The country's coordinating mechanism (CCM) submitted a proposal which sought to scale-up existing government, community and NGO projects over five years.
Mozambique, one of the world's poorest countries, has one of the world's highest HIV infection rates, officially at 12.2 percent.
Welcoming the Global Fund grant, UNAIDS HIV/AIDS programme officer, Minna Tuominen, said the country had submitted a "very comprehensive" plan which covered community and school based programmes, the establishment of youth friendly clinics, condom promotion, home-based care services and antiretroviral treatment.
"When we get the money, it will definitely benefit all the provinces ... it was a huge proposal," she told PlusNews.
One of the interventions proposed by the Mozambican CCM is the establishment of integrated health networks. Health care centres will provide essential services such as voluntary counselling and testing, treatment of sexually transmitted diseases (STDs) and opportunistic infections, and prevention of mother-to-child transmission programmes.
Antiretroviral treatment will be provided in 22 clinics covering 20,000 patients. Some of the centres will also act as focal points for home-based care initiatives.
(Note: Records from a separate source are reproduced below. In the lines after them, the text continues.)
<file path="src/rtl/vga_timing_pkg.sv">
// Shared types and timing presets for the parametrised VGA raster timing generator.
package vga_timing_pkg;

  typedef enum logic [0:0] {IDLE, RUN} state_e;

  typedef struct packed {
    int unsigned h_active;
    int unsigned h_front;
    int unsigned h_sync;
    int unsigned h_back;
    int unsigned v_active;
    int unsigned v_front;
    int unsigned v_sync;
    int unsigned v_back;
    logic        hs_pol;
    logic        vs_pol;
  } timing_t;

  localparam timing_t VGA_640X480_60 = '{
    h_active: 640, h_front: 16, h_sync: 96, h_back: 48,
    v_active: 480, v_front: 10, v_sync: 2,  v_back: 33,
    hs_pol: 1'b0, vs_pol: 1'b0
  };

  localparam timing_t SVGA_800X600_60 = '{
    h_active: 800, h_front: 40, h_sync: 128, h_back: 88,
    v_active: 600, v_front: 1,  v_sync: 4,   v_back: 23,
    hs_pol: 1'b1, vs_pol: 1'b1
  };

  function automatic int unsigned seg_total(input int unsigned sync_len,
                                            input int unsigned back_len,
                                            input int unsigned active_len,
                                            input int unsigned front_len);
    return sync_len + back_len + active_len + front_len;
  endfunction

endpackage

</file>
<file path="src/rtl/vga_timing_if.sv">
// Run request and raster outputs between the timing generator and the pixel source.
interface vga_timing_if #(
  parameter int unsigned X_W = 11,
  parameter int unsigned Y_W = 10
) ();

  logic           enable;
  logic           HS;
  logic           VS;
  logic           de;
  logic           fetch;
  logic [X_W-1:0] CoorX;
  logic [Y_W-1:0] CoorY;
  logic           line_start;
  logic           frame_start;
  logic           running;

  modport master (
    input  enable,
    output HS, VS, de, fetch, CoorX, CoorY, line_start, frame_start, running
  );

  modport slave (
    output enable,
    input  HS, VS, de, fetch, CoorX, CoorY, line_start, frame_start, running
  );

endinterface

</file>
<file path="src/rtl/vga_timing_gen.sv">
// Parametrised VGA raster timing generator with frame-aligned stop, pixel-fetch lead and
// line/frame start strobes. Every output is registered one cycle after the count it decodes.
module vga_timing_gen
  import vga_timing_pkg::*;
#(
  parameter int unsigned H_ACTIVE   = 640,
  parameter int unsigned H_FRONT    = 16,
  parameter int unsigned H_SYNC     = 96,
  parameter int unsigned H_BACK     = 48,
  parameter int unsigned V_ACTIVE   = 480,
  parameter int unsigned V_FRONT    = 10,
  parameter int unsigned V_SYNC     = 2,
  parameter int unsigned V_BACK     = 33,
  parameter logic        HS_POL     = 1'b0,
  parameter logic        VS_POL     = 1'b0,
  parameter int unsigned FETCH_LEAD = 2,
  parameter int unsigned X_W        = 11,
  parameter int unsigned Y_W        = 10
) (
  input  logic         vga_clk,
  input  logic         reset,
  vga_timing_if.master bus
);

  localparam int unsigned H_TOTAL = seg_total(H_SYNC, H_BACK, H_ACTIVE, H_FRONT);
  localparam int unsigned V_TOTAL = seg_total(V_SYNC, V_BACK, V_ACTIVE, V_FRONT);

  localparam logic [X_W-1:0] H_LAST   = X_W'(H_TOTAL - 1);
  localparam logic [X_W-1:0] H_SYNC_X = X_W'(H_SYNC);
  localparam logic [X_W-1:0] H_ACT_X  = X_W'(H_ACTIVE);
  localparam logic [X_W-1:0] H_DE_LO  = X_W'(H_SYNC + H_BACK);
  localparam logic [X_W-1:0] H_F_LO   = X_W'(H_SYNC + H_BACK - FETCH_LEAD);
  localparam logic [Y_W-1:0] V_LAST   = Y_W'(V_TOTAL - 1);
  localparam logic [Y_W-1:0] V_SYNC_Y = Y_W'(V_SYNC);
  localparam logic [Y_W-1:0] V_ACT_Y  = Y_W'(V_ACTIVE);
  localparam logic [Y_W-1:0] V_LO     = Y_W'(V_SYNC + V_BACK);

  state_e         state_q;
  logic [X_W-1:0] h_q;
  logic [Y_W-1:0] v_q;

  logic           hs_q, vs_q, de_q, fetch_q;
  logic           line_start_q, frame_start_q, running_q;
  logic [X_W-1:0] coor_x_q;
  logic [Y_W-1:0] coor_y_q;

  // Window tests by offset: counts below the window wrap to values >= the active length,
  // because the counter width already holds the full line/frame total.
  logic [X_W-1:0] de_off, fetch_off;
  logic [Y_W-1:0] row_off;
  logic           h_in_de, h_in_fetch, v_in;
  logic           frame_end, stop_pending, run_next;

  assign de_off     = h_q - H_DE_LO;
  assign fetch_off  = h_q - H_F_LO;
  assign row_off    = v_q - V_LO;
  assign h_in_de    = de_off < H_ACT_X;
  assign h_in_fetch = fetch_off < H_ACT_X;
  assign v_in       = row_off < V_ACT_Y;
  assign frame_end  = (h_q == H_LAST) && (v_q == V_LAST);

  // The flag is set or cleared by enable every RUN cycle, so its updated value is ~enable.
  assign stop_pending = ~bus.enable;
  assign run_next     = (state_q == RUN) ? !(frame_end && stop_pending) : bus.enable;

  always_ff @(posedge vga_clk or posedge reset) begin
    if (reset) begin
      state_q       <= IDLE;
      h_q           <= '0;
      v_q           <= '0;
      hs_q          <= ~HS_POL;
      vs_q          <= ~VS_POL;
      de_q          <= 1'b0;
      fetch_q       <= 1'b0;
      coor_x_q      <= H_ACT_X;
      coor_y_q      <= V_ACT_Y;
      line_start_q  <= 1'b0;
      frame_start_q <= 1'b0;
      running_q     <= 1'b0;
    end else begin
      state_q   <= run_next ? RUN : IDLE;
      running_q <= run_next;
      if (state_q == RUN) begin
        if (h_q == H_LAST) begin
          h_q <= '0;
          v_q <= (v_q == V_LAST) ? '0 : v_q + Y_W'(1);
        end else begin
          h_q <= h_q + X_W'(1);
        end
        hs_q          <= (h_q < H_SYNC_X) ? HS_POL : ~HS_POL;
        vs_q          <= (v_q < V_SYNC_Y) ? VS_POL : ~VS_POL;
        de_q          <= h_in_de && v_in;
        fetch_q       <= h_in_fetch && v_in;
        coor_x_q      <= (h_in_fetch && v_in) ? fetch_off : H_ACT_X;
        coor_y_q      <= (h_in_fetch && v_in) ? row_off : V_ACT_Y;
        line_start_q  <= (h_q == '0);
        frame_start_q <= (h_q == '0) && (v_q == '0);
      end else begin
        hs_q          <= ~HS_POL;
        vs_q          <= ~VS_POL;
        de_q          <= 1'b0;
        fetch_q       <= 1'b0;
        coor_x_q      <= H_ACT_X;
        coor_y_q      <= V_ACT_Y;
        line_start_q  <= 1'b0;
        frame_start_q <= 1'b0;
      end
    end
  end

  assign bus.HS          = hs_q;
  assign bus.VS          = vs_q;
  assign bus.de          = de_q;
  assign bus.fetch       = fetch_q;
  assign bus.CoorX       = coor_x_q;
  assign bus.CoorY       = coor_y_q;
  assign bus.line_start  = line_start_q;
  assign bus.frame_start = frame_start_q;
  assign bus.running     = running_q;

endmodule

</file>
<file path="src/flat_wrapper.sv">
// flat-port wrapper written by rule: the top's interface ports become plain ports
module vga_timing_gen_flat import vga_timing_pkg::*;
#(
  parameter int unsigned H_ACTIVE   = 640,
  parameter int unsigned H_FRONT    = 16,
  parameter int unsigned H_SYNC     = 96,
  parameter int unsigned H_BACK     = 48,
  parameter int unsigned V_ACTIVE   = 480,
  parameter int unsigned V_FRONT    = 10,
  parameter int unsigned V_SYNC     = 2,
  parameter int unsigned V_BACK     = 33,
  parameter logic        HS_POL     = 1'b0,
  parameter logic        VS_POL     = 1'b0,
  parameter int unsigned FETCH_LEAD = 2,
  parameter int unsigned X_W        = 11,
  parameter int unsigned Y_W        = 10
)
  (vga_clk, reset, bus_enable, bus_HS, bus_VS, bus_de, bus_fetch, bus_CoorX, bus_CoorY, bus_line_start, bus_frame_start, bus_running);
  vga_timing_if #(.X_W(X_W), .Y_W(Y_W)) bus_i ();
  input  logic vga_clk;
  input  logic reset;
  input wire logic [$bits(bus_i.enable)-1:0] bus_enable;
  output wire logic [$bits(bus_i.HS)-1:0] bus_HS;
  output wire logic [$bits(bus_i.VS)-1:0] bus_VS;
  output wire logic [$bits(bus_i.de)-1:0] bus_de;
  output wire logic [$bits(bus_i.fetch)-1:0] bus_fetch;
  output wire logic [$bits(bus_i.CoorX)-1:0] bus_CoorX;
  output wire logic [$bits(bus_i.CoorY)-1:0] bus_CoorY;
  output wire logic [$bits(bus_i.line_start)-1:0] bus_line_start;
  output wire logic [$bits(bus_i.frame_start)-1:0] bus_frame_start;
  output wire logic [$bits(bus_i.running)-1:0] bus_running;
  assign bus_i.enable = bus_enable;
  assign bus_HS = bus_i.HS;
  assign bus_VS = bus_i.VS;
  assign bus_de = bus_i.de;
  assign bus_fetch = bus_i.fetch;
  assign bus_CoorX = bus_i.CoorX;
  assign bus_CoorY = bus_i.CoorY;
  assign bus_line_start = bus_i.line_start;
  assign bus_frame_start = bus_i.frame_start;
  assign bus_running = bus_i.running;
  vga_timing_gen #(.H_ACTIVE(H_ACTIVE), .H_FRONT(H_FRONT), .H_SYNC(H_SYNC), .H_BACK(H_BACK), .V_ACTIVE(V_ACTIVE), .V_FRONT(V_FRONT), .V_SYNC(V_SYNC), .V_BACK(V_BACK), .HS_POL(HS_POL), .VS_POL(VS_POL), .FETCH_LEAD(FETCH_LEAD), .X_W(X_W), .Y_W(Y_W)) u_core (.vga_clk(vga_clk), .reset(reset), .bus(bus_i));
endmodule
</file>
According to Tuominen, all these services will be integrated into existing health care infrastructure. "Our vision is to set up 50 [integrated health networks]," she added.
The involvement of NGOs was crucial, as the implementation of these projects would depend on them, Tuominen said. Local NGO, the Mozambican Association for the Development of the Family (AMODEFA), is one such organisation.
AMODEFA has been given responsibility for coordinating the scaling up of youth-friendly clinics in and around Maputo, AMODEFA's Alexandre Muianga told PlusNews. "We educate young people [about HIV/AIDS and STDs] and also train nurses. We also give HIV/AIDS tests and counselling."
While there was a major prevention component in the proposal, the care and treatment of people living with HIV/AIDS (PWAs) had received an equal amount of attention, Tuominen noted.
But Irene Cossa, counselling and home-based care coordinator for the country's network of PWAs - Kindlimuka - would like to see this translated into more effective action.
"I would like to see the money used for medication. Before we used to talk about prevention, but nowadays what we need more is treatment. Many people are infected and we need medicine to help us PWAs live longer and also nutritional support," she told PlusNews.